External validation on a Murcko scaffold-stratified holdout set (seed=42, never used in training or model selection). The holdout set was expanded from 61 to 107 drugs by integrating observed concentration–time profiles from the Open Systems Pharmacology (OSP) repository, curated literature PK data, and FDA DailyMed labels. Performance is reported using AAFE (Absolute Average Fold Error; Obach et al., 1997):
| Metric | Value | N |
|---|---|---|
| Holdout AAFE (meta-learner) | 2.283 | 107 |
| Holdout %2-fold | 54.2% | 107 |
| In-domain AAFE | 2.100 | 83 |
| Engine-only AAFE | 3.415 | 107 |
| ML-only AAFE | 2.336 | 107 |
The meta-learner adaptively combines mechanistic PBPK simulation with data-driven XGBoost Cmax prediction via LOOCV-calibrated geometric weighting. Weights are compound-type dependent: basic compounds receive a 0.45/0.55 engine/ML split (the PBPK engine adds value for bases), while non-base compounds rely entirely on the ML track (weight stability 82% across LOO folds). In-domain AAFE (N=83) excludes 24 drugs flagged as out-of-applicability-domain (prodrugs, high-MW, extreme lipophilicity) or known extended-release formulation mismatches.
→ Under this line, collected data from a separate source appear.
--- config.mk ---
export PLATFORM = sky130hd
export DESIGN_NAME = ctrl_top
export DESIGN_NICKNAME = d
export VERILOG_FILES = /design/src/design/cpu_ctrl_pkg.sv /design/src/design/stage_sequencer.sv /design/src/design/mem_fault_check.sv /design/src/design/instr_legal_check.sv /design/src/design/irq_pending.sv /design/src/design/trap_cause_reg.sv /design/src/design/ctrl_top.sv
export SDC_FILE = /design/constraint.sdc
export NUM_CORES = 1
export LEC_CHECK = 0
export BUFFER_PORTS_ARGS = -buffer_cell sky130_fd_sc_hd__buf_2
export CAP_MARGIN = 40
export CORE_ASPECT_RATIO = 1.25
export CORE_MARGIN = 4
export CORE_UTILIZATION = 44
export CTS_BUF_LIST = sky130_fd_sc_hd__clkbuf_4
export CTS_CLUSTER_SIZE = 24
export DETAILED_ROUTE_END_ITERATION = 8
export GPL_ROUTABILITY_DRIVEN = 0
export PLACE_DENSITY = 0.88
export SLEW_MARGIN = 10
export SYNTH_ARGS = -nofsm -noshare
export SYNTH_HDL_FRONTEND = slang
export SYNTH_SLANG_ARGS = --single-unit
--- constraint.sdc ---
create_clock -name clk -period 2.7 [get_ports clk]
set_input_delay 0.54 -clock clk [delete_from_list [all_inputs] [get_ports clk]]
set_output_delay 0.54 -clock clk [all_outputs]
set_load 0.01 [all_outputs]
--- src/design/cpu_ctrl_pkg.sv ---
`default_nettype none

package cpu_ctrl_pkg;

    // Stages, one-hot active low in stage_active_n
    localparam int NUM_STAGES      = 6;
    localparam int STAGE_CONTROL   = 0;  // Also the reset stage
    localparam int STAGE_FETCH     = 1;
    localparam int STAGE_DECODE    = 2;
    localparam int STAGE_EXECUTE   = 3;
    localparam int STAGE_MEMORY    = 4;
    localparam int STAGE_WRITEBACK = 5;
    localparam logic [NUM_STAGES-1:0] STAGE_RESET_N = ~(NUM_STAGES'(1) << STAGE_CONTROL);

    // Memory fault number from the address checker
    localparam int MEM_FAULT_W    = 3;
    localparam int MF_PRESENT_BIT = 2;
    localparam int MF_STORE_BIT   = 1;
    localparam int MF_ACCESS_BIT  = 0;  // Clear means misaligned

    localparam int FAULT_NUM_W = 3;
    localparam logic [FAULT_NUM_W-1:0] FAULT_INSTR_MISALIGNED = 3'd0;
    localparam logic [FAULT_NUM_W-1:0] FAULT_INSTR_ACCESS     = 3'd1;
    localparam logic [FAULT_NUM_W-1:0] FAULT_ILLEGAL_INSTR    = 3'd2;
    localparam logic [FAULT_NUM_W-1:0] FAULT_LOAD_MISALIGNED  = 3'd4;
    localparam logic [FAULT_NUM_W-1:0] FAULT_LOAD_ACCESS      = 3'd5;
    localparam logic [FAULT_NUM_W-1:0] FAULT_STORE_MISALIGNED = 3'd6;
    localparam logic [FAULT_NUM_W-1:0] FAULT_STORE_ACCESS     = 3'd7;

    localparam int CTRL_OP_W = 2;
    localparam logic [CTRL_OP_W-1:0] CTRL_NONE    = 2'd0;
    localparam logic [CTRL_OP_W-1:0] CTRL_SW_INT  = 2'd1;
    localparam logic [CTRL_OP_W-1:0] CTRL_EXT_INT = 2'd2;
    localparam logic [CTRL_OP_W-1:0] CTRL_FAULT   = 2'd3;

    // Cause is {interrupt, code[3:0]}
    localparam int CAUSE_W = 5;
    localparam logic [CAUSE_W-1:0] CAUSE_SW_INT  = {1'b1, 4'd3};
    localparam logic [CAUSE_W-1:0] CAUSE_EXT_INT = {1'b1, 4'd11};

    localparam int TRAP_COUNT_W = 8;

    localparam logic [31:0] MEM_LIMIT = 32'h0001_0000;  // First faulting address

    localparam logic [1:0] SIZE_BYTE = 2'd0;
    localparam logic [1:0] SIZE_HALF = 2'd1;
    localparam logic [1:0] SIZE_WORD = 2'd2;

    // RV32I base opcodes
    localparam logic [6:0] OPC_LUI    = 7'b0110111;
    localparam logic [6:0] OPC_AUIPC  = 7'b0010111;
    localparam logic [6:0] OPC_JAL    = 7'b1101111;
    localparam logic [6:0] OPC_JALR   = 7'b1100111;
    localparam logic [6:0] OPC_BRANCH = 7'b1100011;
    localparam logic [6:0] OPC_LOAD   = 7'b0000011;
    localparam logic [6:0] OPC_STORE  = 7'b0100011;
    localparam logic [6:0] OPC_OP_IMM = 7'b0010011;
    localparam logic [6:0] OPC_OP     = 7'b0110011;

endpackage

`default_nettype wire

--- src/design/stage_sequencer.sv ---
`timescale 1ns/1ps
`default_nettype none

module stage_sequencer (
    input  logic                                  clk,
    input  logic                                  rst_n,
    input  logic                                  illegal_instr,
    input  logic [cpu_ctrl_pkg::MEM_FAULT_W-1:0]  mem_fault_num,
    input  logic                                  ext_int,
    input  logic                                  sw_int,
    output logic [cpu_ctrl_pkg::NUM_STAGES-1:0]   stage_active_n,
    output logic [cpu_ctrl_pkg::CTRL_OP_W-1:0]    control_op,
    output logic [cpu_ctrl_pkg::FAULT_NUM_W-1:0]  fault_num
);
    import cpu_ctrl_pkg::*;

    logic                   in_progress;        // Second cycle of the stage
    logic [NUM_STAGES-1:0]  next_stage_n;
    logic                   mem_fault;
    logic                   fetch_fault;
    logic                   memory_fault;
    logic                   instr_fault;
    logic                   active_fault;
    logic [FAULT_NUM_W-1:0] next_fault_num;
    logic [CTRL_OP_W-1:0]   next_control_op;
    logic                   update_control_op;

    // Rotate toward the higher index, writeback wraps to control
    assign next_stage_n = {stage_active_n[NUM_STAGES-2:0], stage_active_n[NUM_STAGES-1]};

    assign mem_fault    = mem_fault_num[MF_PRESENT_BIT];
    assign fetch_fault  = mem_fault & ~stage_active_n[STAGE_FETCH];
    assign memory_fault = mem_fault & ~stage_active_n[STAGE_MEMORY];
    assign instr_fault  = illegal_instr & stage_active_n[STAGE_CONTROL];  // Ignored in control
    assign active_fault = fetch_fault | memory_fault | instr_fault;

    always_comb begin
        if (instr_fault) begin
            next_fault_num = FAULT_ILLEGAL_INSTR;  // Wins over memory faults
        end else if (memory_fault) begin
            next_fault_num = {1'b1, mem_fault_num[MF_STORE_BIT], mem_fault_num[MF_ACCESS_BIT]};
        end else begin
            next_fault_num = {2'b00, mem_fault_num[MF_ACCESS_BIT]};  // Fetch fault
        end
    end

    always_comb begin
        if (active_fault) begin
            next_control_op = CTRL_FAULT;
        end else if (ext_int) begin
            next_control_op = CTRL_EXT_INT;
        end else if (sw_int) begin
            next_control_op = CTRL_SW_INT;
        end else begin
            next_control_op = CTRL_NONE;
        end
    end

    assign update_control_op = in_progress & (~next_stage_n[STAGE_CONTROL] | active_fault);

    always_ff @(posedge clk) begin
        if (!rst_n) begin
            in_progress    <= 1'b0;
            stage_active_n <= STAGE_RESET_N;
            control_op     <= CTRL_NONE;
            fault_num      <= '0;
        end else begin
            in_progress <= ~in_progress;
            if (in_progress) begin
                if (active_fault) begin
                    stage_active_n <= STAGE_RESET_N;  // Straight to control
                end else begin
                    stage_active_n <= next_stage_n;
                end
            end
            if (active_fault) begin
                fault_num <= next_fault_num;  // Captured in either stage cycle
            end
            if (update_control_op) begin
                control_op <= next_control_op;
            end
        end
    end

endmodule

`default_nettype wire

--- src/design/mem_fault_check.sv ---
`timescale 1ns/1ps
`default_nettype none

module mem_fault_check (
    input  logic [cpu_ctrl_pkg::NUM_STAGES-1:0]  stage_active_n,
    input  logic [31:0]                          pc,
    input  logic [31:0]                          data_addr,
    input  logic [1:0]                           data_size,
    input  logic                                 data_en,
    input  logic                                 data_store,
    output logic [cpu_ctrl_pkg::MEM_FAULT_W-1:0] mem_fault_num
);
    import cpu_ctrl_pkg::*;

    logic        check_en;
    logic [31:0] addr;
    logic [1:0]  size;
    logic        store;
    logic        misaligned;
    logic        out_of_range;
    logic        fault;

    // Pick the access that belongs to the current stage
    always_comb begin
        check_en = 1'b0;
        addr     = pc;
        size     = SIZE_WORD;
        store    = 1'b0;
        if (!stage_active_n[STAGE_FETCH]) begin
            check_en = 1'b1;  // Instruction word fetch
        end else if (!stage_active_n[STAGE_MEMORY] && data_en) begin
            check_en = 1'b1;
            addr     = data_addr;
            size     = data_size;
            store    = data_store;
        end
    end

    always_comb begin
        case (size)
            SIZE_BYTE: misaligned = 1'b0;
            SIZE_HALF: misaligned = addr[0];
            default:   misaligned = |addr[1:0];  // Word
        endcase
    end

    assign out_of_range = (addr >= MEM_LIMIT);
    assign fault        = check_en & (misaligned | out_of_range);

    always_comb begin
        mem_fault_num                 = '0;
        mem_fault_num[MF_PRESENT_BIT] = fault;
        mem_fault_num[MF_STORE_BIT]   = fault & store;
        mem_fault_num[MF_ACCESS_BIT]  = fault & ~misaligned;  // Misalignment reported first
    end

endmodule

`default_nettype wire

--- src/design/instr_legal_check.sv ---
`timescale 1ns/1ps
`default_nettype none

module instr_legal_check (
    input  logic [6:0] opcode,
    input  logic [2:0] funct3,
    output logic       illegal_instr
);
    import cpu_ctrl_pkg::*;

    always_comb begin
        case (opcode)
            OPC_LUI,
            OPC_AUIPC,
            OPC_JAL,
            OPC_OP_IMM,
            OPC_OP: begin
                illegal_instr = 1'b0;  // Every funct3 has a meaning
            end
            OPC_JALR: begin
                illegal_instr = (funct3 != 3'd0);
            end
            OPC_BRANCH: begin
                illegal_instr = (funct3 == 3'd2) || (funct3 == 3'd3);
            end
            OPC_LOAD: begin
                // LB LH LW LBU LHU only
                illegal_instr = (funct3 == 3'd3) || (funct3 >= 3'd6);
            end
            OPC_STORE: begin
                illegal_instr = (funct3 >= 3'd3);  // SB SH SW only
            end
            default: begin
                illegal_instr = 1'b1;  // Not an RV32I opcode
            end
        endcase
    end

endmodule

`default_nettype wire

--- src/design/irq_pending.sv ---
`timescale 1ns/1ps
`default_nettype none

module irq_pending (
    input  logic                                clk,
    input  logic                                rst_n,
    input  logic                                ext_int_req,
    input  logic                                sw_int_req,
    input  logic [cpu_ctrl_pkg::NUM_STAGES-1:0] stage_active_n,
    input  logic [cpu_ctrl_pkg::CTRL_OP_W-1:0]  control_op,
    output logic                                ext_int,
    output logic                                sw_int
);
    import cpu_ctrl_pkg::*;

    logic in_control;
    logic ext_clear;
    logic sw_clear;

    assign in_control = ~stage_active_n[STAGE_CONTROL];
    assign ext_clear  = in_control & (control_op == CTRL_EXT_INT);
    assign sw_clear   = in_control & (control_op == CTRL_SW_INT);

    // Clear wins, so a request arriving while being served is dropped
    always_ff @(posedge clk) begin
        if (!rst_n) begin
            ext_int <= 1'b0;
            sw_int  <= 1'b0;
        end else begin
            if (ext_clear) begin
                ext_int <= 1'b0;
            end else if (ext_int_req) begin
                ext_int <= 1'b1;
            end
            if (sw_clear) begin
                sw_int <= 1'b0;
            end else if (sw_int_req) begin
                sw_int <= 1'b1;
            end
        end
    end

endmodule

`default_nettype wire

--- src/design/trap_cause_reg.sv ---
`timescale 1ns/1ps
`default_nettype none

module trap_cause_reg (
    input  logic                                   clk,
    input  logic                                   rst_n,
    input  logic [cpu_ctrl_pkg::NUM_STAGES-1:0]    stage_active_n,
    input  logic [cpu_ctrl_pkg::CTRL_OP_W-1:0]     control_op,
    input  logic [cpu_ctrl_pkg::FAULT_NUM_W-1:0]   fault_num,
    output logic [cpu_ctrl_pkg::CAUSE_W-1:0]       trap_cause,
    output logic [cpu_ctrl_pkg::TRAP_COUNT_W-1:0]  trap_count
);
    import cpu_ctrl_pkg::*;

    logic               control_active;
    logic               control_prev;   // Control stage in the last cycle
    logic               control_entry;
    logic [CAUSE_W-1:0] next_cause;

    assign control_active = ~stage_active_n[STAGE_CONTROL];
    assign control_entry  = control_active & ~control_prev;

    always_comb begin
        case (control_op)
            CTRL_SW_INT:  next_cause = CAUSE_SW_INT;
            CTRL_EXT_INT: next_cause = CAUSE_EXT_INT;
            default:      next_cause = CAUSE_W'(fault_num);  // Exception code is the fault number
        endcase
    end

    always_ff @(posedge clk) begin
        if (!rst_n) begin
            control_prev <= 1'b1;  // Reset lands in control, not a trap
            trap_cause   <= '0;
            trap_count   <= '0;
        end else begin
            control_prev <= control_active;
            if (control_entry && (control_op != CTRL_NONE)) begin
                trap_cause <= next_cause;
                trap_count <= trap_count + 1'b1;  // Wraps
            end
        end
    end

endmodule

`default_nettype wire

--- src/design/ctrl_top.sv ---
`timescale 1ns/1ps
`default_nettype none

module ctrl_top (
    input  logic                                   clk,
    input  logic                                   rst_n,
    input  logic [31:0]                            pc,
    input  logic [6:0]                             opcode,
    input  logic [2:0]                             funct3,
    input  logic [31:0]                            data_addr,
    input  logic [1:0]                             data_size,
    input  logic                                   data_en,
    input  logic                                   data_store,
    input  logic                                   ext_int_req,
    input  logic                                   sw_int_req,
    output logic [cpu_ctrl_pkg::NUM_STAGES-1:0]    stage_active_n,
    output logic [cpu_ctrl_pkg::CTRL_OP_W-1:0]     control_op,
    output logic [cpu_ctrl_pkg::FAULT_NUM_W-1:0]   fault_num,
    output logic [cpu_ctrl_pkg::CAUSE_W-1:0]       trap_cause,
    output logic [cpu_ctrl_pkg::TRAP_COUNT_W-1:0]  trap_count
);
    import cpu_ctrl_pkg::*;

    logic [MEM_FAULT_W-1:0] mem_fault_num;
    logic                   illegal_instr;
    logic                   ext_int;        // Latched request levels
    logic                   sw_int;

    stage_sequencer stage_sequencer_inst (
        .clk            (clk),
        .rst_n          (rst_n),
        .illegal_instr  (illegal_instr),
        .mem_fault_num  (mem_fault_num),
        .ext_int        (ext_int),
        .sw_int         (sw_int),
        .stage_active_n (stage_active_n),
        .control_op     (control_op),
        .fault_num      (fault_num)
    );

    mem_fault_check mem_fault_check_inst (
        .stage_active_n (stage_active_n),
        .pc             (pc),
        .data_addr      (data_addr),
        .data_size      (data_size),
        .data_en        (data_en),
        .data_store     (data_store),
        .mem_fault_num  (mem_fault_num)
    );

    instr_legal_check instr_legal_check_inst (
        .opcode        (opcode),
        .funct3        (funct3),
        .illegal_instr (illegal_instr)
    );

    irq_pending irq_pending_inst (
        .clk            (clk),
        .rst_n          (rst_n),
        .ext_int_req    (ext_int_req),
        .sw_int_req     (sw_int_req),
        .stage_active_n (stage_active_n),
        .control_op     (control_op),
        .ext_int        (ext_int),
        .sw_int         (sw_int)
    );

    trap_cause_reg trap_cause_reg_inst (
        .clk            (clk),
        .rst_n          (rst_n),
        .stage_active_n (stage_active_n),
        .control_op     (control_op),
        .fault_num      (fault_num),
        .trap_cause     (trap_cause),
        .trap_count     (trap_count)
    );

endmodule

`default_nettype wire

==> results.py, run 1 <==
metrics = {
    "run_status": {
        "status": "finished, final reports clean",
    },
    "sta": {
        "fin_ws_ps": 846,
        "skew_ps": 6.79,
        "min_period_ps": 1850,
        "slew_violations": 0,
        "slew_headroom_pct": 70.5,
        "fmax_ghz": 0.540,
        "setup_viol": 0,
        "finalCritPeriodShare_pct": 68.6,
        "fin_setup_tns_ps": 0,
        "hold_viol": 0,
        "rsz0062_at_grt": "false",
        "worst_pin_slew_ps": 443,
    },
    "yosys": {
        "yosys_warnings": 0,
        "synth.distinct_cells": 41,
        "seq_area_frac_synth_pct": 40.6,
        "syn_avg_cell_area_sq_um": 8.85,
        "ys_ff_latch": 28,
        "synth_cells": 156,
        "yosys-top-cells-area": "dfxtp_1 (41%), nor2_1 (7.3%), ha_1 (4.5%), mux2i_1 (3.6%), a21oi_1 (3.3%)",
        "synthesis.area_sq_um": 1380,
        "syn_nets": 243,
        "netlist.area_leader.share_pct": 40.6,
        "yosys.area.top_type": "dfxtp_1",
    },
    "critical_path": {
        "path_delay_family": "simple AND/OR/NAND/NOR gates",
        "cp.required_ps": 2930,
        "crit_path_max_incr_delay_ps": 490,
        "crit_path_end_kind": "flop",
        "cp_slowest_cell": "dfxtp_1",
        "critical_path_buf_inv_count": 1,
        "worst-path-max-fanout": 13,
        "critPathArrivalTime_ps": 2080,
        "setup.worst_path.start_class": "flop",
        "crit_type": "flop to flop",
        "path_cells": "inv_2 > nor4_2 > nand4_1 > o221a_4 > nor4b_1 > o21ai_0",
    },
    "clocking": {
        "cts_buffers": 3,
        "htreeDepth": 1,
        "clk_latency_ps": 330,
        "cts.hold.buffers_added": 0,
        "clkTransAtPathRegs_ps": 150,
        "cts_resized": 0,
        "cts_num_sinks": 28,
        "postCtsSetupBuffers": 0,
        "clock_path_buffers": 2,
        "cts_tree": "built",
        "cts_root_buf": "clkbuf_4",
    },
    "global_route": {
        "grt_pass1_wl_um": 5700,
        "grt_pass1_vias": 1390,
        "grtUsageTotal_pct": 17.2,
        "met1_usage_pct": 20.7,
        "grtUsageMet3_pct": 1.82,
        "grt_busiest_layer": "met2",
        "grt_start_max_net_pins": 17,
        "grt_overflow": 0,
        "antenna_found_initial": 0,
        "gr-usage-met2_pct": 30.9,
    },
    "layout": {
        "regArea_sq_um": 561,
        "areaGrowthSynthToFinish_pct": 33.8,
        "layout_commonest_cell": "buf_2",
        "fin_nets": 321,
        "largest_reg_flops": 8,
        "final_cell_mix": "buf_2 (77), dfxtp_1 (28), nor2_1 (27)",
        "finish.utilization_pct": 62.1,
        "fillers": 262,
        "antenna_cells": 0,
        "multi_input_area_sq_um": 758,
        "layout-drive-gt1-share_pct": 39.1,
    },
    "pwr": {
        "power_density_nw_per_um2": 460,
        "ir_drop_v": 0.000406,
        "finalPower_w": 0.000850,
        "leakagePower_nw": 0.853,
    },
    "drt": {
        "vias_per_cell": 5.20,
        "firstDrtPassIters": 4,
        "drt_iter0_drc": 67,
        "totalWireLength_um": 3450,
        "wl_per_cell_um": 12.8,
        "vias": 1400,
        "antenna_left": 0,
        "drc": 0,
    },
    "die": {
        "dieArea_sq_um": 4100,
        "start_util_pct": 46.4,
        "core_area_sq_um": 2970,
        "fp.dieH_um": 70.6,
        "io_pins": 106,
        "core.rowCount": 22,
        "die_w_um": 58.1,
    },
    "place": {
        "io_buffers": 77,
        "place_ws_ps": 519,
        "place_hpwl_um": 2700,
    },
    "worst_hold_path": {
        "hold_class": "primary input to flop",
    },
    "flow_run": {
        "max_cap_viol_count": 0,
    },
}
[worst reg2reg max path: stages (launching register included)]
cell and delay, ps:
dfxtp_1 490, inv_2 90, nor4_2 260, nand4_1 130, o221a_4 350, nor4b_1 320, o21ai_0 120
[Yosys cell counts, drive strengths merged]
master,count
nand4,4
nor3,3
xor2,5
nand2,8
nand2b,3
a31oi,1
o32ai,1
nor4,7
a211oi,3
nor4b,4
o31ai,1
o221a,1
nand3,2
nor3b,1
a21oi,10
and3,2
or4,1
mux2i,5
buf,4
clkbuf,2
and4,1
ha,5
inv,8
o41ai,3
dfxtp,28
and2,1
nor2b,2
nor2,27
xnor2,2
o311ai,1
o21ai,9
nand3b,1
[per-layer routing]
layer / vias to the layer above / share of wire (%) / routed length [um]
met4: 0 / 1.1 / 38
li1: 712 / - / -
met3: 4 / 6.7 / 232
met2: 59 / 50 / 1720
met5: - / 0 / 0
met1: 625 / 42 / 1460
[logic make-up after synthesis]
logic type | count (synthesis) | synth area share [%]
simple gates | 67 | 25.7
fa+ha+maj | 5 | 4.53
mux | 5 | 3.63
buf+inv | 14 | 4.44
compound gates | 30 | 16.7
flops | 28 | 40.6
xor+xnor | 7 | 4.44
[area by class of cell]
cell class / instances / area share, %
clock inverter: 1 / 1.63
timing repair buffer: 79 / 21.7
multi-input combinational: 114 / 41.1
tap: 36 / 2.44
sequential: 28 / 30.4
clock buffer: 3 / 1.22
inverter: 8 / 1.63
[path summary, 6_finish.rpt]
check,from,end,slack [ps],depth (start not counted)
worst min register to register,trap_cause_reg_inst.trap_cause[2]$_SDFFE_PN0P_,trap_cause_reg_inst.trap_cause[2]$_SDFFE_PN0P_,490,2
worst min-delay path,ext_int_req,irq_pending_inst.ext_int$_SDFFE_PP0P_,470,3
worst max register to register,stage_sequencer_inst.stage_active_n[1]$_SDFFE_PN1P_,stage_sequencer_inst.stage_active_n[5]$_SDFFE_PN1P_,850,6
worst max-delay path,stage_sequencer_inst.stage_active_n[1]$_SDFFE_PN1P_,stage_sequencer_inst.stage_active_n[5]$_SDFFE_PN1P_,850,6
[through the flow]
stage,cell area (sq um),hold slack (ps),cells
floorplan,1380,449,156
global placement,1790,448,264
detailed placement,1790,467,265
CTS,1850,467,269
global route,1850,508,269
finish,1850,468,269
[where the power goes]
group          internal [W]  total [W]  switching [W]
clock network      0.000150   0.000275       0.000125
logic             0.0000656   0.000132      0.0000666
registers          0.000427   0.000443      0.0000157
Note: power is estimated with default switching activity, not from simulation.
Three drugs were simulated at clinical dosing regimens and compared against FDA-label steady-state Cmax values:
| Drug | Regimen | Predicted Css,max (mg/L) | FDA label Css,max (mg/L) | Fold error |
|---|---|---|---|---|
| Atorvastatin | 40 mg QD | 0.027 | 0.029 | 0.93 |
| Metformin | 500 mg BID | 0.55 | 1.0 | 0.55 |
| Warfarin | 5 mg QD | 0.34 | 1.4 | 0.24 |
Atorvastatin (CYP3A4-mediated, moderate protein binding) was predicted within 7% of the label value. Metformin (renal elimination-dominant, fu ≈ 1.0) and warfarin (fu = 0.01, highly protein-bound) show expected under-prediction consistent with the model’s known limitations in renal clearance modeling and CLint over-prediction for highly bound compounds. Accumulation ratio direction was correct for all three drugs. Steady-state detection operated correctly in all cases.
Bayesian update was validated in two stages: a single-drug functional test, then a multi-drug benchmark across diverse pharmacokinetic profiles.
Single-drug validation (midazolam, 5 mg PO, one observation at t = 1 h, 10% assay CV):
| Metric | Prior | Posterior |
|---|---|---|
| Cmax CV | 44.3% | 19.8% |
| ESS | — | 586.6 (29.3% of 2,000) |
| CV reduction | — | 55.4% |
Multi-drug benchmark (5 holdout drugs, synthetic patient observations scaled from engine C(t) profiles to observed Cmax, 10% log-normal assay noise, seed = 42):
| Drug | Type | 1-obs CV reduction | 2-obs CV reduction | 3-obs CV reduction | 1-obs ESS |
|---|---|---|---|---|---|
| Morphine | base | 76.3% | 77.0% | 74.6% | 428 |
| Amantadine | base | 74.0% | 74.5% | 74.7% | 514 |
| Ketorolac | acid | 87.7% | 92.6% | 90.1% | 2.8 |
| Clozapine | neutral | 68.7% | 76.2% | 76.9% | 482 |
| Rivaroxaban | neutral | 83.8% | 93.3% | 98.3% | 7.1 |
Across all 15 runs (5 drugs × 3 observation scenarios): mean CV reduction 81.2%, mean error reduction 79.8%, 90% CI coverage 67%. A single observation suffices to reduce Cmax CV by 70–88% for drugs where the population prior fold error is below 2.5×. For drugs with larger prior errors (ketorolac, fold error 3.25×) or multi-observation scenarios, effective sample size degrades below 10, indicating particle degeneracy in the importance sampler. Sequential Bayesian methods (ensemble Kalman filter, particle filter) would be required for these cases.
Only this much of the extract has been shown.